This is an optimization exercise on Yosys and OpenROAD, whose aim is small area and few clock cycles, not a production implementation.
Only simulation tests tie the RTL to the original design; equivalence was not proved.
No driver is modelled on the clock port, so clocking that relies on it looks cheaper here than on a real chip.

==> 08-12 <==
// grapheme_cluster_segmenter
module grapheme_cluster_segmenter (
    input  wire logic        clk,
    input  wire logic        rst_n,
    input  wire logic        cfg_write_en,
    input  wire logic        cfg_write_data,
    input  wire logic        in_valid,
    output logic             in_stall,
    input  wire logic [5:0]  lb_class,
    input  wire logic [1:0]  width_class,
    input  wire logic [3:0]  gb_class,
    input  wire logic        is_thai,
    input  wire logic        end_of_text,
    output logic             out_valid,
    input  wire logic        out_stall,
    output logic [15:0]      cluster_start,
    output logic [15:0]      cluster_length,
    output logic [16:0]      cluster_columns,
    output logic [5:0]       cluster_break_class,
    output logic             text_done,
    output logic             last_of_run
);
    localparam logic [2:0] ST_NONE = 3'd0;
    localparam logic [2:0] ST_CR   = 3'd1;
    localparam logic [2:0] ST_RUN  = 3'd2;
    localparam logic [2:0] ST_GEN  = 3'd3;
    localparam logic [2:0] ST_L    = 3'd4;
    localparam logic [2:0] ST_V    = 3'd5;
    localparam logic [2:0] ST_T    = 3'd6;
    localparam logic [2:0] ST_PRE  = 3'd7;
    logic        thai_reg;
    logic [2:0]  s_st;
    logic        s_pend;
    logic [15:0] s_len;
    logic [16:0] s_tot;
    logic [1:0]  s_base;
    logic [5:0]  s_hlb;
    logic        s_hext;
    logic        s_hth;
    logic        o_valid;
    logic [15:0] o_start;
    logic [15:0] o_len;
    logic [16:0] o_cols;
    logic [5:0]  o_cls;
    logic        o_done;
    logic        o_last;
    function automatic logic [5:0] resolve(input logic [5:0] lb, input logic ext,
  ...
==> flow/config.mk <==
export PLATFORM = sky130hd
export DESIGN_NAME = grapheme_cluster_segmenter
export DESIGN_NICKNAME = grapheme_cluster_segmenter
export VERILOG_FILES = /design/flow/design.v
export SDC_FILE = /design/flow/constraint.sdc
export NUM_CORES = 4
export LEC_CHECK = 0
export CAP_MARGIN = 20
export CORE_MARGIN = 2
export CORE_UTILIZATION = 70
export PLACE_DENSITY = 0.75
export SLEW_MARGIN = 20
export BUFFER_PORTS_ARGS = -buffer_cell sky130_fd_sc_hd__buf_1
export CTS_ARGS = -sink_clustering_enable -repair_clock_nets -dont_use_dummy_load -buf_list {sky130_fd_sc_hd__clkbuf_4 sky130_fd_sc_hd__clkbuf_8} -sink_clustering_size 16 -sink_clustering_max_diameter 60
==> flow/constraint.sdc <==
create_clock -name core_clock -period 12.0 [get_ports {clk}]
set_input_delay 2.4000 -clock core_clock [delete_from_list [all_inputs] [get_ports {clk}]]
set_output_delay 2.4000 -clock core_clock [all_outputs]
set_load 0.01 [all_outputs]
standard.sh (not shown) runs the stock make flow with config.mk's settings and CLKGATE_MAP_FILE= SYNTH_SCRIPT=/design/flow/synth_recipe.tcl, a recipe that flattens the netlist after the stock synthesis.
==> flow/flow/run.sh <==
#!/bin/bash
# The standard layout, with the smallest buffer on the ports instead of clkdlybuf4s50_1,
# and a clock tree of small buffers without dummy loads.
set -euo pipefail
cat >> config.mk <<'EOC'
export BUFFER_PORTS_ARGS = -buffer_cell sky130_fd_sc_hd__buf_1
export CTS_ARGS = -sink_clustering_enable -repair_clock_nets -dont_use_dummy_load -buf_list {sky130_fd_sc_hd__clkbuf_4 sky130_fd_sc_hd__clkbuf_8} -sink_clustering_size 16 -sink_clustering_max_diameter 60
EOC
bash standard.sh finish > standard_flow.log 2>&1
==> inputs of 11-28, as changes to 08-12 <==
==> flow/design.v (replaced) <==
`default_nettype none
module grapheme_cluster_segmenter (
    input  wire logic        clk,
    input  wire logic        rst_n,
    input  wire logic        cfg_write_en,
    input  wire logic        cfg_write_data,
    input  wire logic        in_valid,
    output logic             in_stall,
    input  wire logic [5:0]  lb_class,
    input  wire logic [1:0]  width_class,
    input  wire logic [3:0]  gb_class,
    input  wire logic        is_thai,
    input  wire logic        end_of_text,
    output logic             out_valid,
    input  wire logic        out_stall,
    output logic [15:0]      cluster_start,
    output logic [15:0]      cluster_length,
    output logic [16:0]      cluster_columns,
    output logic [5:0]       cluster_break_class,
    output logic             text_done,
    output logic             last_of_run
);
    localparam int unsigned KL = 2;    
    localparam int unsigned KC = 2;    
    localparam logic [2:0] ST_NONE = 3'd0;
    localparam logic [2:0] ST_CR   = 3'd1;
    localparam logic [2:0] ST_RUN  = 3'd2;
    localparam logic [2:0] ST_GEN  = 3'd3;
    localparam logic [2:0] ST_L    = 3'd4;
    localparam logic [2:0] ST_V    = 3'd5;
    localparam logic [2:0] ST_T    = 3'd6;
    localparam logic [2:0] ST_PRE  = 3'd7;
    logic        thai_reg;
    logic [2:0]  s_st;
    logic        s_pend;
    logic [KL-1:0] s_len;
    logic [KC-1:0] s_tot;
    logic [15:KL]  u_len;
    logic [16:KC]  u_tot;
    logic [1:0]  s_nb;       
    logic [5:0]  s_cls;
    logic        s_sens;
    logic        o_valid;
    logic [15:0] o_start;
    logic [KL-1:0] o_len;
    logic [KC-1:0] o_cols;
    logic [5:0]  o_cls;
    logic        o_done;
    logic        o_last;
    function automatic logic [2:0] gen_state(input logic [3:0] gb);
        if (gb == 4'd7)
            gen_state = ST_L;
        else if (gb == 4'd8 || gb == 4'd10)
            gen_state = ST_V;
        else if (gb == 4'd9 || gb == 4'd11)
            gen_state = ST_T;
        else if (gb == 4'd6)
            gen_state = ST_PRE;
        else
            gen_state = ST_GEN;
    endfunction
    logic [1:0] cols;
    logic       g_cr, g_lf, g_ctrl, g_ext, g_l, g_v, g_t, g_lv, g_lvt;
    logic       l_bknl, l_run;
    logic [5:0] c_cls;
    logic       c_sens;
    assign cols   = {width_class == 2'd2, width_class[0]};
    assign g_cr   = gb_class == 4'd1;
    assign g_lf   = gb_class == 4'd2;
    assign g_ctrl = gb_class == 4'd3;
    assign g_ext  = gb_class == 4'd4 || gb_class == 4'd5;
    assign g_l    = gb_class == 4'd7;
    assign g_v    = gb_class == 4'd8;
    assign g_t    = gb_class == 4'd9;
    assign g_lv   = gb_class == 4'd10;
    assign g_lvt  = gb_class == 4'd11;
    assign l_bknl = lb_class == 6'd0 || lb_class == 6'd1;
    assign l_run  = lb_class == 6'd2 || lb_class == 6'd3 || lb_class == 6'd4;
    assign c_cls  = (lb_class == 6'd5) ? (g_ext ? 6'd6 : 6'd7) : lb_class;
    assign c_sens = lb_class == 6'd5 && is_thai;
    logic is_open, cap_ok, in_gen, hj, j_cr, j_run, j_gen, j_pre, joined;
    assign is_open = s_st != ST_NONE;
    assign cap_ok  = o_valid || ~&{u_len, s_len};
    assign in_gen  = s_st[2] || s_st == ST_GEN;
    assign hj      = (s_st == ST_L && (g_l || g_v || g_lv || g_lvt))
                  || (s_st == ST_V && (g_v || g_t))
                  || (s_st == ST_T && g_t);
    assign j_cr    = s_st == ST_CR && g_lf;
    assign j_run   = s_st == ST_RUN && lb_class[5:3] == 3'd0 && lb_class[2:0] == s_cls[2:0];
    assign j_gen   = in_gen && !(g_ctrl || g_cr || g_lf) && (hj || g_ext || s_st == ST_PRE);
    assign j_pre   = !hj && !g_ext;
    assign joined  = cap_ok && (j_cr || j_run || j_gen);
    logic o_free, take, accept, fresh, n_close, from_s, grow;
    assign o_free   = !o_valid || !out_stall;
    assign take     = o_valid && !out_stall;
    assign in_stall = joined ? (o_valid && grow) : ((is_open || s_pend) && !o_free);
    assign accept   = in_valid && !in_stall;
    assign fresh    = accept && !joined;
    assign n_close  = l_bknl || g_lf || end_of_text || (g_ctrl && !l_run);
    assign from_s   = o_free && (s_pend || (fresh && is_open));
    logic [1:0]  add;
    logic [15:0] start_sum, len_inc;
    logic [16:0] start_c, len_c;
    logic [16:0] tot_sum;
    logic [17:0] tot_c;
    always_comb
    begin
        start_c[0] = 1'b0;
        len_c[0]   = 1'b1;
        for (int i = 0; i < 16; i++)
        begin
            start_sum[i] = o_start[i] ^ cluster_length[i] ^ start_c[i];
            start_c[i+1] = (o_start[i] & cluster_length[i]) | (start_c[i] & (o_start[i] ^ cluster_length[i]));
            len_inc[i]   = ((i < KL) ? s_len[i % KL] : u_len[i]) ^ len_c[i];
            len_c[i+1]   = ((i < KL) ? s_len[i % KL] : u_len[i]) & len_c[i];
        end
        tot_sum[0] = s_tot[0] ^ add[0];
        tot_c[1]   = s_tot[0] & add[0];
        tot_sum[1] = s_tot[1] ^ add[1] ^ tot_c[1];
        tot_c[2]   = (s_tot[1] & add[1]) | (tot_c[1] & (s_tot[1] ^ add[1]));
        for (int i = 2; i < 17; i++)
        begin
            tot_sum[i] = ((i < KC) ? s_tot[i % KC] : u_tot[i]) ^ tot_c[i];
            tot_c[i+1] = ((i < KC) ? s_tot[i % KC] : u_tot[i]) & tot_c[i];
        end
    end
    assign grow = len_c[KL] || tot_c[KC];
    logic [15:0] x_len;
    logic [16:0] x_tot;
    logic [1:0]  x_nb;
    logic [5:0]  x_cls;
    logic        x_sens;
    logic [2:0]  x_st;
    logic        x_close;
    always_comb
    begin
        if (j_cr)
            add = 2'd0;
        else if (hj)
            add = s_nb;
        else
            add = cols;
        x_len = fresh ? 16'd1 : len_inc;
        x_tot = fresh ? {15'd0, cols} : tot_sum;
        x_cls  = (fresh || (j_gen && j_pre)) ? c_cls : s_cls;
        x_sens = (fresh || (j_gen && j_pre)) ? c_sens : s_sens;
        if (fresh || (j_gen && j_pre))
            x_nb = {width_class == 2'd0, width_class[0]};
        else if (hj)
            x_nb = 2'd0;
        else
            x_nb = s_nb;
        if (fresh)
        begin
            if (g_cr)
                x_st = ST_CR;
            else if (l_run)
                x_st = ST_RUN;
            else
                x_st = gen_state(gb_class);
        end
        else if (j_gen && (hj || !g_ext))
            x_st = gen_state(gb_class);
        else
            x_st = s_st;
        x_close = fresh ? n_close : (j_cr || end_of_text);
    end
    always_ff @(posedge clk or negedge rst_n)
    begin
        if (!rst_n)
            thai_reg <= 1'b0;
        else if (cfg_write_en)
            thai_reg <= cfg_write_data;
    end
    always_ff @(posedge clk or negedge rst_n)
    begin
        if (!rst_n)
        begin
            s_st   <= ST_NONE;
            s_pend <= 1'b0;
        end
        else if (accept)
        begin
            s_st   <= x_close ? ST_NONE : x_st;
            s_pend <= x_close;
        end
        else if (from_s)
            s_pend <= 1'b0;
    end
    always_ff @(posedge clk)
    begin
        if (take || (!o_valid && accept && !from_s))
        begin
            u_len <= take ? '0 : x_len[15:KL];
            u_tot <= take ? '0 : x_tot[16:KC];
        end
    end
    always_ff @(posedge clk)
    begin
        if (accept)
        begin
            s_len  <= x_len[KL-1:0];
            s_tot  <= x_tot[KC-1:0];
            s_nb   <= x_close ? {1'b0, end_of_text} : x_nb;
            s_cls  <= x_cls;
            s_sens <= x_sens && (thai_reg || !x_close);
        end
    end
    logic o_first;
    always_ff @(posedge clk or negedge rst_n)
    begin
        if (!rst_n)
        begin
            o_valid <= 1'b0;
            o_first <= 1'b1;
            o_done  <= 1'b1;
        end
        else
        begin
            if (o_free)
                o_valid <= from_s;
            o_first <= 1'b0;
            if (from_s)
                o_done <= s_pend && s_nb[0];
        end
    end
    always_ff @(posedge clk)
    begin
        if (take || o_first)
            o_start <= o_done ? 16'd0 : start_sum;
    end
    always_ff @(posedge clk)
    begin
        if (from_s)
        begin
            o_len   <= s_len;
            o_cols  <= s_tot;
            o_cls   <= (s_sens && (s_pend || thai_reg)) ? 6'd5 : s_cls;
            o_last  <= s_pend || !n_close;
        end
    end
    assign out_valid           = o_valid;
    assign cluster_start       = o_start;
    assign cluster_length      = {u_len, o_len};
    assign cluster_columns     = {u_tot, o_cols};
    assign cluster_break_class = o_cls;
    assign text_done           = o_done;
    assign last_of_run         = o_last;
endmodule
`default_nettype wire
==> flow/flow/run.sh (replaced) <==
#!/bin/bash
# The standard layout, with the smallest buffer on the ports instead of clkdlybuf4s50_1,
# a clock tree without dummy loads, and its smaller leaf buffers one size smaller.
set -euo pipefail
cat >> config.mk <<'EOC'
export BUFFER_PORTS_ARGS = -buffer_cell sky130_fd_sc_hd__buf_1
export CTS_ARGS = -sink_clustering_enable -repair_clock_nets -dont_use_dummy_load -buf_list {sky130_fd_sc_hd__clkbuf_4 sky130_fd_sc_hd__clkbuf_8} -sink_clustering_size 16 -sink_clustering_max_diameter 60
EOC
bash standard.sh cts > standard_flow_cts.log 2>&1
RES=orfs/results/sky130hd/grapheme_cluster_segmenter/base openroad -no_init -exit flow/shrink_clk.tcl > shrink_clk.log 2>&1
bash standard.sh finish > standard_flow.log 2>&1
==> flow/flow/shrink_clk.tcl (new file) <==
# Swap the clock tree's leaf buffers that drive at most 10 flip-flops for the next smaller
# clock buffer; the root and the larger leaves stay.
set res $::env(RES)
read_db $res/4_cts.odb
set lib [[ord::get_db] findMaster sky130_fd_sc_hd__clkbuf_4]
foreach inst [[ord::get_db_block] getInsts] {
  set m [[$inst getMaster] getName]
  if {$m eq "sky130_fd_sc_hd__clkbuf_8" && [string match clkbuf_*_*__f_* [$inst getName]]
      && [llength [[[$inst findITerm X] getNet] getITerms]] <= 11} {
    puts "swap [$inst getName]"
    $inst swapMaster $lib
  }
}
write_db $res/4_cts.odb
==> comparison table <==
| item | 08-12 | 11-28 |
|---|---|---|
| Run status | no timing/DRC/antenna violations | no timing/DRC/antenna violations |
| Number of logic inverters in the finished layout | 12 | 6 |
| Portion of netlist area occupied by mux cells | 1.43% | 2.73% |
| Fillers | 420 | 364 |
| Hold-critical path endpoint | o_cols[2]$_DFFE_PP_ | o_len[1]$_DFFE_PP_ |
| Share of post-route cells with drive strength above 1 | 6.88% | 9.26% |
| Full die area | 0.00783 mm2 | 0.00659 mm2 |
| Well-tap cell count | 96 | 75 |
| Post-synthesis xor/xnor area fraction | 1.75% | 1.47% |
| Multi-input combinational area share | 31.8% | 39.6% |
| Minimum clock period | 6.88 ns | 7.35 ns |
| FF/Latch Area | 0.00315 mm2 | 0.00227 mm2 |
| Cells after Synth | 329 | 304 |
| Synth-to-Final Area Change | 9.96% | 10.4% |
| Area of the multi-input gates | 0.00175 mm2 | 0.00182 mm2 |
| M3 GR Usage | 5.13% | 8.00% |
| Data arrival, critical path | 6.97 ns | 4.95 ns |
| Worst setup SP type | flop | input port |
| Cell count along the critical path | 18 | 12 |
| HPWL reported at the end of detailed placement | 6250 um | 6170 um |
Testbench counts of 08-12, summed over its fixed seeds: cycles 52,865.
Testbench counts of 11-28, summed over its fixed seeds: cycles 52,865.

==> separate check: timing with driven ports <==
Ports are ideal in the flow. The routed layouts listed here were re-timed in OpenROAD. Step 1 assumes that a clkbuf_16 drives the clock port and a buf_2 every other input. Step 2 adds t to the input delays and takes it off the output delays; t is the mean of the earliest and latest rising clock arrival at the registers after step 1. Input paths then give back, and output paths get back, about the clock's delay inside the block. Three values: ideal ports, drivers, drivers and shift; two values: the first two.
run	t (ns)	slack for setup (ns)	hold slack, ns	clock arrival spread, ns	cell pins on the clock port's net
08-12	0.379	5.122 / 5.122 / 4.759	0.457 / 0.457 / 0.457	0.027 / 0.026	1
11-28	0.369	4.646 / 4.623 / 4.412	0.485 / 0.485 / 0.485	0.029 / 0.029	1
After both steps setup and hold are still met in every run listed. For 08-12, which loses most, drivers alone change the setup slack by 0.000 ns; drivers and shift together by -0.363 ns.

Problem to work on: Report each line of the data in which "unsigned" occurs.

Expected output:
    localparam int unsigned KL = 2;    
    localparam int unsigned KC = 2;    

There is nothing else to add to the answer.